Stored items:
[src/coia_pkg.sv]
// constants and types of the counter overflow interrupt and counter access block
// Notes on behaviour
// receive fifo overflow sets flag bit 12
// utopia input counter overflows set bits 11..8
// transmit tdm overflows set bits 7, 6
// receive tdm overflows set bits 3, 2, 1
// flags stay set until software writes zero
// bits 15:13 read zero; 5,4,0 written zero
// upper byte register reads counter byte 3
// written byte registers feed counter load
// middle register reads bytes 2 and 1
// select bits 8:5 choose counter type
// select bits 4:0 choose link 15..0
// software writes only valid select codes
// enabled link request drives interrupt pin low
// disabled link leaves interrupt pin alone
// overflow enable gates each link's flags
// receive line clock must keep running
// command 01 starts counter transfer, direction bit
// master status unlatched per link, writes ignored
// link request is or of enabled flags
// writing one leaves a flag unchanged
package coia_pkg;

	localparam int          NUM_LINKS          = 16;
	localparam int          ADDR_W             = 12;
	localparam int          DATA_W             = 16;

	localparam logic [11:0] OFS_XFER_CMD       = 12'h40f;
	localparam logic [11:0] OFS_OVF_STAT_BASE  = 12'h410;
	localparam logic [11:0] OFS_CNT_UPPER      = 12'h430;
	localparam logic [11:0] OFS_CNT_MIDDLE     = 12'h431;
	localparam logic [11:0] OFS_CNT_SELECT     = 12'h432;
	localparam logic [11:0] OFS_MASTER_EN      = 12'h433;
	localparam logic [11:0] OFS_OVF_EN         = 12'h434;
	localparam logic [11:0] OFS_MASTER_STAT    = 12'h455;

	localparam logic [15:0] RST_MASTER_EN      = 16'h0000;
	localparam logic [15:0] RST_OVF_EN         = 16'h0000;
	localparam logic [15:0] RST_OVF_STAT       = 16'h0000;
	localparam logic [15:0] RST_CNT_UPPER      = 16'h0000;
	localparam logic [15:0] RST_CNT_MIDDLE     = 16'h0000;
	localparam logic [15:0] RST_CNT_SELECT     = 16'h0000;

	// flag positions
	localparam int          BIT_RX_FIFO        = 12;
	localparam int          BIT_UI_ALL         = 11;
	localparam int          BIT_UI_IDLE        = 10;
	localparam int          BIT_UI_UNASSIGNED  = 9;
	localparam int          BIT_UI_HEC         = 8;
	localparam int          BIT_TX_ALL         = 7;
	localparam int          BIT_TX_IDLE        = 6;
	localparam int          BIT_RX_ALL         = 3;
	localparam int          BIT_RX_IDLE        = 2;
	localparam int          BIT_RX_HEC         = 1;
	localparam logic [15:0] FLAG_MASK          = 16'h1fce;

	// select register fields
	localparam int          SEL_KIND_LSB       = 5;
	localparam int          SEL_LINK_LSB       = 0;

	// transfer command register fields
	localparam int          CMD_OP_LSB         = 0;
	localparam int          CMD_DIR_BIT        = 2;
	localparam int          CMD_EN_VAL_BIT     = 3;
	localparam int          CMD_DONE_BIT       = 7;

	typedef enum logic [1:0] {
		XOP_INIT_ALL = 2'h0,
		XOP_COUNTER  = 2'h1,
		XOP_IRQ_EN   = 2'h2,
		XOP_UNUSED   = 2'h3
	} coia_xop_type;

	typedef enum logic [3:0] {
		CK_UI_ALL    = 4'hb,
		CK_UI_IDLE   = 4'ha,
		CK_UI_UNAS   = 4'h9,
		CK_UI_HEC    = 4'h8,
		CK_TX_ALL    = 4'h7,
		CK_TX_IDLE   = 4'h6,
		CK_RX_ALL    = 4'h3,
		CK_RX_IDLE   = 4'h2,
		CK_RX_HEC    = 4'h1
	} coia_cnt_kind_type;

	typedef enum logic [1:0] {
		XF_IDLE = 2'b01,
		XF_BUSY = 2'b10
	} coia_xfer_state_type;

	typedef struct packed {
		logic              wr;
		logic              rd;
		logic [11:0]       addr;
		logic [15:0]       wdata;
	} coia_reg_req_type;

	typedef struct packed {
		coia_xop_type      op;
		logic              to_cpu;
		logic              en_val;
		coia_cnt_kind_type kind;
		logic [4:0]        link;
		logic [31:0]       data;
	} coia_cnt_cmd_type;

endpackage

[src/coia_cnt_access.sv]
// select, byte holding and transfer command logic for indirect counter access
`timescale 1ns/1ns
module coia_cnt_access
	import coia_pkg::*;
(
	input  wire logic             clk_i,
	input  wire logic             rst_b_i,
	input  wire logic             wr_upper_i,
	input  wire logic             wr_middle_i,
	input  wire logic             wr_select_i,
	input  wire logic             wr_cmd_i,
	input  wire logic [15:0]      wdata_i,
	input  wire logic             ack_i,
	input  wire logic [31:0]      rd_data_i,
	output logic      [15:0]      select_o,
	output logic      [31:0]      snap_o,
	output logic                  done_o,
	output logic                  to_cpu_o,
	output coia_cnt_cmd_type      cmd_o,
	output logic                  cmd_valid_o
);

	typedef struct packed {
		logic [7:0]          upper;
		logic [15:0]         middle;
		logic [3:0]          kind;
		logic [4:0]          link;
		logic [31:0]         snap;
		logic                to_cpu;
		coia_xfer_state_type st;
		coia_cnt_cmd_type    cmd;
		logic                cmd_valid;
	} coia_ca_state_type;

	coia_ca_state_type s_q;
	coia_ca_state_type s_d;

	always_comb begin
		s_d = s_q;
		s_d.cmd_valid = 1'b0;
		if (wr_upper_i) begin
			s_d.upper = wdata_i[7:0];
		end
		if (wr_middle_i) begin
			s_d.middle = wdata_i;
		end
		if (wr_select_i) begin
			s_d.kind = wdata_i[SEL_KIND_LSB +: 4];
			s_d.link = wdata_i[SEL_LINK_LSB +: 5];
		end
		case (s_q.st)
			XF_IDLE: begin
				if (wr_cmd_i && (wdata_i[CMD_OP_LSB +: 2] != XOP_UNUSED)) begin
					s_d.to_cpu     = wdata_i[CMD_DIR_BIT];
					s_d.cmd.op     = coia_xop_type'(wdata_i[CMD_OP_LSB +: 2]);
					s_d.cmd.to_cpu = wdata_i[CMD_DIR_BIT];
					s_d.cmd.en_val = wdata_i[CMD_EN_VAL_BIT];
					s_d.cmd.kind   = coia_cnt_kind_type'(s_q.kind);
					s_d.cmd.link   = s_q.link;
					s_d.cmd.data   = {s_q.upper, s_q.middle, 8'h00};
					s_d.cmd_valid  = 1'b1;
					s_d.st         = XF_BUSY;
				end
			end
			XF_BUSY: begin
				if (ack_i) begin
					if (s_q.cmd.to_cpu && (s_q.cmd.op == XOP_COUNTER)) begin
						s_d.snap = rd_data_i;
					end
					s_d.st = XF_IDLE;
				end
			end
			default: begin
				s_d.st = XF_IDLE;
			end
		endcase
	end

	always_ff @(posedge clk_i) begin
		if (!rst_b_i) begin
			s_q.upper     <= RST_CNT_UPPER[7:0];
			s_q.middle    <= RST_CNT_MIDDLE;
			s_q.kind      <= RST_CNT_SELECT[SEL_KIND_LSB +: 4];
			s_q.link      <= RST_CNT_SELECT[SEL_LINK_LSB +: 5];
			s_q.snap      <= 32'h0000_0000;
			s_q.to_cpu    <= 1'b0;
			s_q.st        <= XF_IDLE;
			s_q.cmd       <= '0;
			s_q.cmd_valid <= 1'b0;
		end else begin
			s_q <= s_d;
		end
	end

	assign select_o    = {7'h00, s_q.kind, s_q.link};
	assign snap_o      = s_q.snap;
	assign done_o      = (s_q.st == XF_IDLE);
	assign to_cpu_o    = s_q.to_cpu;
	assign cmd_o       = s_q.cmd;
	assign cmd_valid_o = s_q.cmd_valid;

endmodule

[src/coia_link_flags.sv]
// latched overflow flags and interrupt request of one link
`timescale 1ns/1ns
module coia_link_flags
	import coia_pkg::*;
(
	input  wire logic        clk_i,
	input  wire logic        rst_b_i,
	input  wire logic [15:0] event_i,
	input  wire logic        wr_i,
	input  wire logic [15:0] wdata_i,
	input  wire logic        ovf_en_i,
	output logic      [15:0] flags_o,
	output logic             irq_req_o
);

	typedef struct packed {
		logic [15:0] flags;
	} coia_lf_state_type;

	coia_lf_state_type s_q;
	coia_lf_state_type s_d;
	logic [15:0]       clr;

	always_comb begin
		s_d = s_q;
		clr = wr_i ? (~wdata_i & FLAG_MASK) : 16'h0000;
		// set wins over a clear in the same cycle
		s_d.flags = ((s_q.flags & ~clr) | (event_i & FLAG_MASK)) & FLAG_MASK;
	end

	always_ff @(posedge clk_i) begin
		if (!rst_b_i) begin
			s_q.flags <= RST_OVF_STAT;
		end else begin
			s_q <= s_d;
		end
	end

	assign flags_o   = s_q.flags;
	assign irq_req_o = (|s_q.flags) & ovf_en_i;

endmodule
...
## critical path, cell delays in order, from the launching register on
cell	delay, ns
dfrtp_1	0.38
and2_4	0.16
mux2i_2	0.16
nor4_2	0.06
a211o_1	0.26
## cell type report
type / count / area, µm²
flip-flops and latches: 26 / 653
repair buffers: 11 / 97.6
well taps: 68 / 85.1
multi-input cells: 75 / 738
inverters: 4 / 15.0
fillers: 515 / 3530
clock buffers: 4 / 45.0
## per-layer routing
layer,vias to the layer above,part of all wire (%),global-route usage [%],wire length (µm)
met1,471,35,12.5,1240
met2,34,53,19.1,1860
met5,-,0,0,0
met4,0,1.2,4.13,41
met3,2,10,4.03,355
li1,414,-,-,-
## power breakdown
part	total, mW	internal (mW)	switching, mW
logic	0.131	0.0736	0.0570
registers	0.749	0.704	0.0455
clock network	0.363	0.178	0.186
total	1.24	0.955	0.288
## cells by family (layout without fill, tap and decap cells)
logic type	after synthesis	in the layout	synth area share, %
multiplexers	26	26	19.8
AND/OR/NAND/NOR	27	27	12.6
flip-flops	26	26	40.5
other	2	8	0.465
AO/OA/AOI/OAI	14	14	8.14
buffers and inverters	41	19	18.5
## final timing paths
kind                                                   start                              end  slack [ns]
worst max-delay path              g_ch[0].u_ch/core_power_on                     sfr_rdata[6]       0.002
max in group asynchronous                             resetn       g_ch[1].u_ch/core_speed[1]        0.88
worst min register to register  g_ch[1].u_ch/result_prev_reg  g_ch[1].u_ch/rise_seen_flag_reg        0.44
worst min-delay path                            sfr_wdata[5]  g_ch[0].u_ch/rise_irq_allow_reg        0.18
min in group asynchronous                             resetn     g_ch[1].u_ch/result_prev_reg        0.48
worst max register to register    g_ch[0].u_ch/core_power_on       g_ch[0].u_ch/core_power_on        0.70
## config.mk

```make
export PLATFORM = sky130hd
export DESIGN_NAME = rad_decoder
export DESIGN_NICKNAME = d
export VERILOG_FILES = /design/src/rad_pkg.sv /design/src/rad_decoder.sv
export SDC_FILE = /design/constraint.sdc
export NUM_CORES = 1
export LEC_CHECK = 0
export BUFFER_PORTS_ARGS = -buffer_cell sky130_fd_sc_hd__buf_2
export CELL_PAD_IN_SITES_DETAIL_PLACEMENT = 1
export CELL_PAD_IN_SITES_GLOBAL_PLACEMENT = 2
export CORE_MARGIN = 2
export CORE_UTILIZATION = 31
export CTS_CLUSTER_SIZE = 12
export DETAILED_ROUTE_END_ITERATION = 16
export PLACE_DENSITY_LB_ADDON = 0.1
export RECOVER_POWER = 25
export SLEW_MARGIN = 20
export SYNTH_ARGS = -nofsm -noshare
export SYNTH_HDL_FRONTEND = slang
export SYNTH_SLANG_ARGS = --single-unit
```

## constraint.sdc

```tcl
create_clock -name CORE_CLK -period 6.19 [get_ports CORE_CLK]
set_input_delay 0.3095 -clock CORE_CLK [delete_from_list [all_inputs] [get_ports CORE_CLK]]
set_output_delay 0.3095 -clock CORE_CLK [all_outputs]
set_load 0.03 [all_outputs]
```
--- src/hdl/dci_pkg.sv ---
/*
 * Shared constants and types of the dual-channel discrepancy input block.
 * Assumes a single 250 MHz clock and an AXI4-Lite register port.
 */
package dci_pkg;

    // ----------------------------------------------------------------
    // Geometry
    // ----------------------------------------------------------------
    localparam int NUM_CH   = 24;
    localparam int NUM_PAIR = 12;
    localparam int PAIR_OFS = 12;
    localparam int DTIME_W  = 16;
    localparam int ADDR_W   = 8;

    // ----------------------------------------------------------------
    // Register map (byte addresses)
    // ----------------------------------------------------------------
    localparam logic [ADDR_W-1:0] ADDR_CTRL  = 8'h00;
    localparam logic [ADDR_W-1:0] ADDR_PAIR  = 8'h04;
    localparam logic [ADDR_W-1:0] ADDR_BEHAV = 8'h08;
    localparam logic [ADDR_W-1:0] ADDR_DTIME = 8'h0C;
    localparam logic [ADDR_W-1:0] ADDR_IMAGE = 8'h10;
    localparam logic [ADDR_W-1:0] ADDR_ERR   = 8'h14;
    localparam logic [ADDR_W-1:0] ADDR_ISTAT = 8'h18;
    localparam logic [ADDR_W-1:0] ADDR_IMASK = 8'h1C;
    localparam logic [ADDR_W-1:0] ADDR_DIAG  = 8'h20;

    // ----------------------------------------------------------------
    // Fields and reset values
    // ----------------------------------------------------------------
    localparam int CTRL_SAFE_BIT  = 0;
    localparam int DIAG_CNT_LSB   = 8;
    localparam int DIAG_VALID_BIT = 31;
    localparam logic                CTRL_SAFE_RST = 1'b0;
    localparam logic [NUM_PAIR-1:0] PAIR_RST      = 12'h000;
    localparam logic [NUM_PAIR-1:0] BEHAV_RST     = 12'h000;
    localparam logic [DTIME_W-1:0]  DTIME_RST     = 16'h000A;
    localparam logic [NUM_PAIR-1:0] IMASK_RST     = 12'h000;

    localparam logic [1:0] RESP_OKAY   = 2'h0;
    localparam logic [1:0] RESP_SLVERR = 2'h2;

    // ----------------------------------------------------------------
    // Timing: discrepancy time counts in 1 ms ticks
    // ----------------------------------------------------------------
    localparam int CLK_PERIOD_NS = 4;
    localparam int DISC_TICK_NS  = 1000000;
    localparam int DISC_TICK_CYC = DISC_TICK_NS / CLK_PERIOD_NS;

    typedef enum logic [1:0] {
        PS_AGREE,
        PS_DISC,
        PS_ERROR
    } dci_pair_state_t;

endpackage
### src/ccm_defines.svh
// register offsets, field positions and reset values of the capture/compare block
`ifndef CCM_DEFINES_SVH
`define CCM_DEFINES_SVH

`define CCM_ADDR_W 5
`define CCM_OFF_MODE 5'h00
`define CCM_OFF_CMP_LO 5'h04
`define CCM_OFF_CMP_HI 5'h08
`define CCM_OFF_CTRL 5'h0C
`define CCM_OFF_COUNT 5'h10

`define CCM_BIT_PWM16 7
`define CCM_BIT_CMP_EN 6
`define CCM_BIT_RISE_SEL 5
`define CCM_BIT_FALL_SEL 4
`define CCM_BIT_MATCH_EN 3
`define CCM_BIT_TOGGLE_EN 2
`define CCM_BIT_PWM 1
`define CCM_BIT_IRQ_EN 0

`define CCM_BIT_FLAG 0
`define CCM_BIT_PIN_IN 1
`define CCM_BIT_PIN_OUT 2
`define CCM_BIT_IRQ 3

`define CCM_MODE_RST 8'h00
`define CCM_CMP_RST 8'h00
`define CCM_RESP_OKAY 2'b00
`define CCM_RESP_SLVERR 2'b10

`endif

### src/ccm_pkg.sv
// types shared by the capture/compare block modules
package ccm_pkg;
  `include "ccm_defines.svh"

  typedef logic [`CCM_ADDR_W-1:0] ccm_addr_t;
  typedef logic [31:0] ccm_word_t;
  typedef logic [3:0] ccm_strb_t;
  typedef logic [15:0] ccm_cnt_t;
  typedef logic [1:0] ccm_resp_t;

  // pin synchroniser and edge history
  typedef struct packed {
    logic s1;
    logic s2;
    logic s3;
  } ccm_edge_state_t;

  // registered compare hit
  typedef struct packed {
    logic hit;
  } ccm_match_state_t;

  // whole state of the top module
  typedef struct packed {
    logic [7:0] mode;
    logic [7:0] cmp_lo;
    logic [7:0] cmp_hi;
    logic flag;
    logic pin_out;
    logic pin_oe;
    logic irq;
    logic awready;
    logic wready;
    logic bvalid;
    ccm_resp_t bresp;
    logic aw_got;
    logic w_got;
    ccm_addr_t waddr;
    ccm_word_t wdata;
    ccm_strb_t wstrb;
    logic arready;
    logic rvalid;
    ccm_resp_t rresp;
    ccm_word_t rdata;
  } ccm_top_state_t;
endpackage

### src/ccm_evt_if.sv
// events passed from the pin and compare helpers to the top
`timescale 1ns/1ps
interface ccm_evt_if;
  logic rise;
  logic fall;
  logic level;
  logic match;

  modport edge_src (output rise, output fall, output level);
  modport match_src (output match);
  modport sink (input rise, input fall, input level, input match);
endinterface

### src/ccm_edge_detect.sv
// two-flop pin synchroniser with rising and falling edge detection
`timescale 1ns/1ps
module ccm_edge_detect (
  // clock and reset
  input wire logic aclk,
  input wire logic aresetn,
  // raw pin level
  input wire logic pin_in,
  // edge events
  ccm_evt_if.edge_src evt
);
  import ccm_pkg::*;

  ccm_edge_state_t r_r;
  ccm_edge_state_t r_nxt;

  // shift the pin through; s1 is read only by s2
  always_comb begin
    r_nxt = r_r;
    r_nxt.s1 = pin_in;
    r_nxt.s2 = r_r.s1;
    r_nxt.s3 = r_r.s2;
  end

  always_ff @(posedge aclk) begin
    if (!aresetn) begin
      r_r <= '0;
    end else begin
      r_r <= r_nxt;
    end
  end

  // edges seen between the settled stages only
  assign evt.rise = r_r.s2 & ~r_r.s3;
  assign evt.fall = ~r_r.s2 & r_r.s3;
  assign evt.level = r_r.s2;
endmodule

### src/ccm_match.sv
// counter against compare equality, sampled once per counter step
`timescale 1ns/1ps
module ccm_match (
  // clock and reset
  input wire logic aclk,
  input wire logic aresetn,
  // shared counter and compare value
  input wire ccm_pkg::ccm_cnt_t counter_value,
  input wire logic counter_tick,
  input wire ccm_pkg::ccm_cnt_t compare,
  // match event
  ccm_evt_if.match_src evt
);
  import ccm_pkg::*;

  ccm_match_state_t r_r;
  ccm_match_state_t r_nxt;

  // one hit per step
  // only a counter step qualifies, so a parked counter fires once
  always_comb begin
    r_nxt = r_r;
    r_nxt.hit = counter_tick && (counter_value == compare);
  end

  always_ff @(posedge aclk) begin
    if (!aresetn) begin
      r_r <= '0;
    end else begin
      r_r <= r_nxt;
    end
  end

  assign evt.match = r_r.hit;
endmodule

EXERCISE PROMPT: Count the lines in the records that contain the word "inverters", and give only that number.

OUTPUT OF THE TASK: 2